For each line below that contains the word "shift", make a copy.

━━━━━ TASK INPUT ━━━━━

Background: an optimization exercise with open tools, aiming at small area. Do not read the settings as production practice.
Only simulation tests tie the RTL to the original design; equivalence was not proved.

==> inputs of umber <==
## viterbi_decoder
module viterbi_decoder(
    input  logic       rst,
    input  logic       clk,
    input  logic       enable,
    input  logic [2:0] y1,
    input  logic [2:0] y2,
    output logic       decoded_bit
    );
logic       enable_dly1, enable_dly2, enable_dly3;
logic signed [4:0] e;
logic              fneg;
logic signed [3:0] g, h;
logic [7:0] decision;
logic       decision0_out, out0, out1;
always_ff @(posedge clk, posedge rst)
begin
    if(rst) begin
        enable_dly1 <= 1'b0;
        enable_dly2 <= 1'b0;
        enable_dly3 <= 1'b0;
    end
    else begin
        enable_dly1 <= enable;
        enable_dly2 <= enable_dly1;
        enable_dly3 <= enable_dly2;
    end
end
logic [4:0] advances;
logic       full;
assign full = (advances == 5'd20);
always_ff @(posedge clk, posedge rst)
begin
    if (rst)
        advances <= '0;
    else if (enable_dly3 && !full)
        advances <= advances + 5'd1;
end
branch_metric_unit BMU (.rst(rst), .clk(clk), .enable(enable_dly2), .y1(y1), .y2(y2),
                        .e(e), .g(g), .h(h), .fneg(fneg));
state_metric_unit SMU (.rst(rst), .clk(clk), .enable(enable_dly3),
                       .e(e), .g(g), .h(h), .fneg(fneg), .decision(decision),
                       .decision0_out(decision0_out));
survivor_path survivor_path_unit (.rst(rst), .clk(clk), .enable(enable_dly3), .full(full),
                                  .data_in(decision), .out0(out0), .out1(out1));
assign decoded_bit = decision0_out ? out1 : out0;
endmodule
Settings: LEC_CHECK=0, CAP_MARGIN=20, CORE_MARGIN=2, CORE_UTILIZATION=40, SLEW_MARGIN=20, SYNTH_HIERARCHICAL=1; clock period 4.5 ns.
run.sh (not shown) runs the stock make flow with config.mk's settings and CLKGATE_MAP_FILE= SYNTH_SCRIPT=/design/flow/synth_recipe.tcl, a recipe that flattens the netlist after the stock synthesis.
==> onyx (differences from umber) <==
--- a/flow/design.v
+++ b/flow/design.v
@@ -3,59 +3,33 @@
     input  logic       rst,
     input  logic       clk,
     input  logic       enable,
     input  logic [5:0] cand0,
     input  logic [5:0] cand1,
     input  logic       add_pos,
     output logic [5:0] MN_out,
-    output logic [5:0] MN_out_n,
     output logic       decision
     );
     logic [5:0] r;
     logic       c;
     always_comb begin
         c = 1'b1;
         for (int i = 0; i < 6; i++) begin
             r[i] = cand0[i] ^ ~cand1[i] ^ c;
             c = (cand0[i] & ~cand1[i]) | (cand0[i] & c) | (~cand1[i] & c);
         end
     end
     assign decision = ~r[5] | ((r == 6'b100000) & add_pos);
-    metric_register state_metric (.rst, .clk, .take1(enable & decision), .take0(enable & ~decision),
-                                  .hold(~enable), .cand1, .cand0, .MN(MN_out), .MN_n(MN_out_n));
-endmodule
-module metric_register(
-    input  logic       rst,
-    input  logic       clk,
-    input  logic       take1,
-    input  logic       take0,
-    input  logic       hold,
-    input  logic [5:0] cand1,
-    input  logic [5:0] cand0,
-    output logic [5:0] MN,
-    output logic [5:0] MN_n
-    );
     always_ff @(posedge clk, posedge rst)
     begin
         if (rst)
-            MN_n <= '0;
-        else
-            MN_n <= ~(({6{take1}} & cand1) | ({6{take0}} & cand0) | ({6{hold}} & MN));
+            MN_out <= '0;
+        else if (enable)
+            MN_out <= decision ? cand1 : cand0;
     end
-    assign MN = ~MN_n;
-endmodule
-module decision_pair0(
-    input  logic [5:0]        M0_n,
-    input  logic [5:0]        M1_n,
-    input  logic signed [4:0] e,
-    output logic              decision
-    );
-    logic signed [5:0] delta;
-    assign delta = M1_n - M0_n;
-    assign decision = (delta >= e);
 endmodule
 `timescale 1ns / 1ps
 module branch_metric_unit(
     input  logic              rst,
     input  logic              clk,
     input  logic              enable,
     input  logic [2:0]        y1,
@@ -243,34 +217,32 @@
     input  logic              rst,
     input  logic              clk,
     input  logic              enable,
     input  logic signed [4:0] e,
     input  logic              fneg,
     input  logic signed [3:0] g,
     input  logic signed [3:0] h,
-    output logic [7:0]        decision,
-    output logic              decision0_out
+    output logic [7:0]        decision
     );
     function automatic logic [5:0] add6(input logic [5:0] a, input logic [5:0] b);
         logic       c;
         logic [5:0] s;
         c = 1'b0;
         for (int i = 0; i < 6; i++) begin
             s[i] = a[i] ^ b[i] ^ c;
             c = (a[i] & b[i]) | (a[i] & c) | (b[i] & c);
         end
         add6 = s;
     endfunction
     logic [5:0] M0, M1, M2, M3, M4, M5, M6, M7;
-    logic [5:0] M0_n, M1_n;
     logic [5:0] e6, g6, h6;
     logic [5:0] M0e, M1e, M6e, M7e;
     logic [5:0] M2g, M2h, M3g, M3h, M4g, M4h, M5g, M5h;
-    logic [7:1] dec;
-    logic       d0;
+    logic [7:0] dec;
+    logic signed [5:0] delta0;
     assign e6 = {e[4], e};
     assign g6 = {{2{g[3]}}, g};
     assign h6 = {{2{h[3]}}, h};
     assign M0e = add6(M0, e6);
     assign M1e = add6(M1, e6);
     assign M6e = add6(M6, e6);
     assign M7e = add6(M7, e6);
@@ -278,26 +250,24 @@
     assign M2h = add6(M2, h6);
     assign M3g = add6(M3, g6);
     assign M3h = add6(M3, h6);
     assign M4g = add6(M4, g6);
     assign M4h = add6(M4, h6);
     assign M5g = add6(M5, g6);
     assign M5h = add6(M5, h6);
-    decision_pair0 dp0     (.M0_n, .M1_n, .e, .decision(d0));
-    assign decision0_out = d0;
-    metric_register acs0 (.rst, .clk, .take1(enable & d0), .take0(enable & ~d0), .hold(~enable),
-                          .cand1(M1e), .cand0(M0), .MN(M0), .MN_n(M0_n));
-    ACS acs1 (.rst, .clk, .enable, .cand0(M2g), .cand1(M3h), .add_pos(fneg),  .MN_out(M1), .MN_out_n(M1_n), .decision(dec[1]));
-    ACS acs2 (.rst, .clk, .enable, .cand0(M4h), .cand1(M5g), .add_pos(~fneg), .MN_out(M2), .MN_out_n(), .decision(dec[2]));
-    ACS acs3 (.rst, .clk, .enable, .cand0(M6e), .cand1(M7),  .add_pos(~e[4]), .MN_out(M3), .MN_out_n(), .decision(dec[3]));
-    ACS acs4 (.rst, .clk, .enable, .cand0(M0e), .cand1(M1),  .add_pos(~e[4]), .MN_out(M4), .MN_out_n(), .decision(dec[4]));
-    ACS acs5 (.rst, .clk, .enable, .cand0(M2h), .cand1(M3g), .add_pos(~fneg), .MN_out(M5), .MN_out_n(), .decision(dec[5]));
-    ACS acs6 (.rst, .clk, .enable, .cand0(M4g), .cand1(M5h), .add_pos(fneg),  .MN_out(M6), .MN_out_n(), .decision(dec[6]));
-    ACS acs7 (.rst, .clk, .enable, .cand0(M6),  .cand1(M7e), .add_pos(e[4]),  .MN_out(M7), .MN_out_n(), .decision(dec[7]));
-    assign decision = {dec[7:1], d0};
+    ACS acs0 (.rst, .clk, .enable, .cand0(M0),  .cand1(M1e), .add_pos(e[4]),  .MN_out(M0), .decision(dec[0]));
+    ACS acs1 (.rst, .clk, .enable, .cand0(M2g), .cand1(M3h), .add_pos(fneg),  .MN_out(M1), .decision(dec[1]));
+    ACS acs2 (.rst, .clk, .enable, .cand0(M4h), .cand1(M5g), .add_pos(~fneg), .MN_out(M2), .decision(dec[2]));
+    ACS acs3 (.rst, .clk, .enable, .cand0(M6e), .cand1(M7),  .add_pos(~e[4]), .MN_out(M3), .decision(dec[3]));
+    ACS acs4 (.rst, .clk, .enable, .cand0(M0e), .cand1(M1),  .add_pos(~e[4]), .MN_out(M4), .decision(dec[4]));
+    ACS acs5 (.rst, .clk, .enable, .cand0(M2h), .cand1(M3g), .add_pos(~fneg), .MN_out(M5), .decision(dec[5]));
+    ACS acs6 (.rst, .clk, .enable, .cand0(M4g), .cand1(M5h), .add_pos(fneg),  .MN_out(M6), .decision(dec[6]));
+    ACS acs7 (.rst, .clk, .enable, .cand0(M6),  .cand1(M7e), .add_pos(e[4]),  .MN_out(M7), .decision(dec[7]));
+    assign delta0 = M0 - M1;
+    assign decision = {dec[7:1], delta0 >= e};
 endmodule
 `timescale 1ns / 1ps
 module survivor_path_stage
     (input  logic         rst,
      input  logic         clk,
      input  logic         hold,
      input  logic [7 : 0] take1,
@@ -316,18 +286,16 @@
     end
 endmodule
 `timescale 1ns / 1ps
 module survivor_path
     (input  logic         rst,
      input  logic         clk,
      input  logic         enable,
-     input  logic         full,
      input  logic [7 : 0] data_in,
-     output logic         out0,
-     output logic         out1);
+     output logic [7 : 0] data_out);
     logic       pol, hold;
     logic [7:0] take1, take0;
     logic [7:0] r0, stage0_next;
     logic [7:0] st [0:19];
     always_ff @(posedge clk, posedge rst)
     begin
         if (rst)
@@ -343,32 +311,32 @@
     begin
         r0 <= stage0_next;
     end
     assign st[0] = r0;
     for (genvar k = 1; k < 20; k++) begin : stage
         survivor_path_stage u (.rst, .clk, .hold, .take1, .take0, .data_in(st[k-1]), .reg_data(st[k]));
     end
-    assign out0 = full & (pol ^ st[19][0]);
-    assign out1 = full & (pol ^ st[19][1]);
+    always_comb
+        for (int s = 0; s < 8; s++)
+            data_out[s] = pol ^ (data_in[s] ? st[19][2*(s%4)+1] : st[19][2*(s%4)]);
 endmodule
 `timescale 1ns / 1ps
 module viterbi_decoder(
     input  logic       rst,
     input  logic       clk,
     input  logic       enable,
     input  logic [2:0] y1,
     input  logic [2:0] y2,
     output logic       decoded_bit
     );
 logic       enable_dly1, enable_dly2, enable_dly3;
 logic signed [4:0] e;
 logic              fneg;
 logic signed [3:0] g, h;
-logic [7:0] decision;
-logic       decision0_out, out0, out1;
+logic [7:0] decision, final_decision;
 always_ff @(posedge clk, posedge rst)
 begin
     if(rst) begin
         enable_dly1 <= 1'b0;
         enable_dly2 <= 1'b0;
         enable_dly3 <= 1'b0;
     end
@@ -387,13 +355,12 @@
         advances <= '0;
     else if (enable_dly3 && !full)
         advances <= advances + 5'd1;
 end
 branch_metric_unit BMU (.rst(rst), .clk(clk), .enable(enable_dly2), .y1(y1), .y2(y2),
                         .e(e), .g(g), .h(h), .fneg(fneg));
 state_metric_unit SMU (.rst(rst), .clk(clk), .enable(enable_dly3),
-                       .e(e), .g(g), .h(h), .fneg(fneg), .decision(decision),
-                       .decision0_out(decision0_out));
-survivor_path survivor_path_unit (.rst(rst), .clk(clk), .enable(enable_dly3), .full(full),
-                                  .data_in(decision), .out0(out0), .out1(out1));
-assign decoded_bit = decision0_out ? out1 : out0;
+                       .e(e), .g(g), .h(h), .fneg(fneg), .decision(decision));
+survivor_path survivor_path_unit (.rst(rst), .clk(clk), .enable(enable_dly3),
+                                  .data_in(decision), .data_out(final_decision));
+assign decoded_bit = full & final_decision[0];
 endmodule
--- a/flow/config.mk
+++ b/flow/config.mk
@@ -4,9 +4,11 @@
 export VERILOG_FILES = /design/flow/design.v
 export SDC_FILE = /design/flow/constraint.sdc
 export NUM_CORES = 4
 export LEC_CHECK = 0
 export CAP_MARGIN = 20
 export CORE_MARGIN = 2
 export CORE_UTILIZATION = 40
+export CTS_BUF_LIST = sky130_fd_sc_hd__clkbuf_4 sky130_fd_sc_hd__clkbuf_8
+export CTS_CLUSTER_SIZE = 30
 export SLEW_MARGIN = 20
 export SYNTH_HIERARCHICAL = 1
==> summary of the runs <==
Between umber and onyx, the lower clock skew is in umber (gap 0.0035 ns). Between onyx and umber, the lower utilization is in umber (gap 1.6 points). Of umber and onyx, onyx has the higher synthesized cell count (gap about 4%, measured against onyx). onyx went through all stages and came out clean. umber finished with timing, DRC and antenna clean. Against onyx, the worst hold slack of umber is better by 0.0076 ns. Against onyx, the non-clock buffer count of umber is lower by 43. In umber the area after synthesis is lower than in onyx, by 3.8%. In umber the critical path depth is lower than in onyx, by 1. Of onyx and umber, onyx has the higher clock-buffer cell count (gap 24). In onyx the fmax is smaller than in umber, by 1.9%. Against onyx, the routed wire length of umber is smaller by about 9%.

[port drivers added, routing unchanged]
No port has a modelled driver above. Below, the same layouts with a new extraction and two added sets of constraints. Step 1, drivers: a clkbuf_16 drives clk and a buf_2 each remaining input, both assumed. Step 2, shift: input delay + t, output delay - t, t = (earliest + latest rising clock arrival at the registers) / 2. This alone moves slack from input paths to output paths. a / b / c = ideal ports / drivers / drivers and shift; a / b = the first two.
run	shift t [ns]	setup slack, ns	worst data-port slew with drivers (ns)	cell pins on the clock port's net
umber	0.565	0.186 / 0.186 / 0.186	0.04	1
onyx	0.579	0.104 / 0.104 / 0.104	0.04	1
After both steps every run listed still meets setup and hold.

━━━━━

▶ ANSWER:
No port has a modelled driver above. Below, the same layouts with a new extraction and two added sets of constraints. Step 1, drivers: a clkbuf_16 drives clk and a buf_2 each remaining input, both assumed. Step 2, shift: input delay + t, output delay - t, t = (earliest + latest rising clock arrival at the registers) / 2. This alone moves slack from input paths to output paths. a / b / c = ideal ports / drivers / drivers and shift; a / b = the first two.
run	shift t [ns]	setup slack, ns	worst data-port slew with drivers (ns)	cell pins on the clock port's net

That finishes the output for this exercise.